Could price hikes and cost of living turn Israel against Bennett?

POLITICAL AFFAIRS: Eleven years after the July 2011 socioeconomic protests, disgruntled consumers are headed back to the streets.

 A GROCER unpacks bags of Osem noodles in a Tel Aviv market. (photo credit: MARC ISRAEL SELLEM/THE JERUSALEM POST)
A GROCER unpacks bags of Osem noodles in a Tel Aviv market.
(photo credit: MARC ISRAEL SELLEM/THE JERUSALEM POST)

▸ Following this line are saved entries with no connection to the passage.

**config.mk**
```make
export PLATFORM = sky130hd
export DESIGN_NAME = fine_coarse_index_mapper_top
export DESIGN_NICKNAME = d
export VERILOG_FILES = /design/src/sv/fcim_pkg.sv /design/src/sv/fine_coarse_index_mapper_top.sv /design/src/sv/fcim_div_cell.sv /design/src/sv/fcim_div_chain.sv /design/src/sv/fcim_config.sv
export SDC_FILE = /design/constraint.sdc
export NUM_CORES = 2
export LEC_CHECK = 0
export BUFFER_PORTS_ARGS = -buffer_cell sky130_fd_sc_hd__buf_2
export CAP_MARGIN = 20
export CELL_PAD_IN_SITES_DETAIL_PLACEMENT = 0
export CELL_PAD_IN_SITES_GLOBAL_PLACEMENT = 1
export CORE_ASPECT_RATIO = 2
export CORE_MARGIN = 10
export CORE_UTILIZATION = 45
export DETAILED_ROUTE_END_ITERATION = 7
export HOLD_SLACK_MARGIN = 0.1
export PLACE_DENSITY = 0.75
export SYNTH_ARGS = -nofsm -noshare
export SYNTH_HDL_FRONTEND = slang
export SYNTH_SLANG_ARGS = --single-unit
```
**constraint.sdc**
```tcl
create_clock -name clk -period 34.6 [get_ports clk]
set_input_delay 6.92 -clock clk [delete_from_list [all_inputs] [get_ports clk]]
set_output_delay 6.92 -clock clk [all_outputs]
set_load 0.03 [all_outputs]
```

It all started with a few tents pitched on Tel Aviv’s Rothschild Boulevard in July 2011 and quickly led to tents all over the country, mass demonstrations in Tel Aviv and a genuine threat to the government of then-prime minister Benjamin Netanyahu.

Those demonstrations gained momentum and focused the country on the high costs of living and housing, as the public demanded social justice. The charismatic leaders of the protests, Itzik Shmuli, Stav Shaffir, Daphne Leef and Itzik Alrov became instant celebrities, and Shmuli and Shaffir ended up in the Knesset.

Now similar protests are being planned, as the prices of electricity, gas and household goods are rising and people are getting angrier.

Could the price hikes and disgruntlement be the issue that turns the country against Prime Minister Naftali Bennett’s coalition?

Alrov, who led the successful “cottage cheese rebellion” that helped ignite the protests, is now a strategic and media adviser. He warned ministers months ago that the main challenges that they need to prepare for were not the coronavirus and its variants but a security deterioration and a rise in the cost of living. He said back then that those were the two issues that could lead to a political upheaval.

Illustrative photo of Israeli money (credit: MARC ISRAEL SELLEM)
Illustrative photo of Israeli money (credit: MARC ISRAEL SELLEM)

“The wave of rises in prices looks to the public like a situation that has gotten out of control, and it could make the government pay a heavy price,” he said Thursday. “The government ministers are acting like ostriches, burying their heads down in the sand and hoping the public discourse will change. But the problem of the cost of living in Israel, unlike the coronavirus, is not a wave that ebbs and flows, but a problem that has to be dealt with to prevent it from continuing to escalate.”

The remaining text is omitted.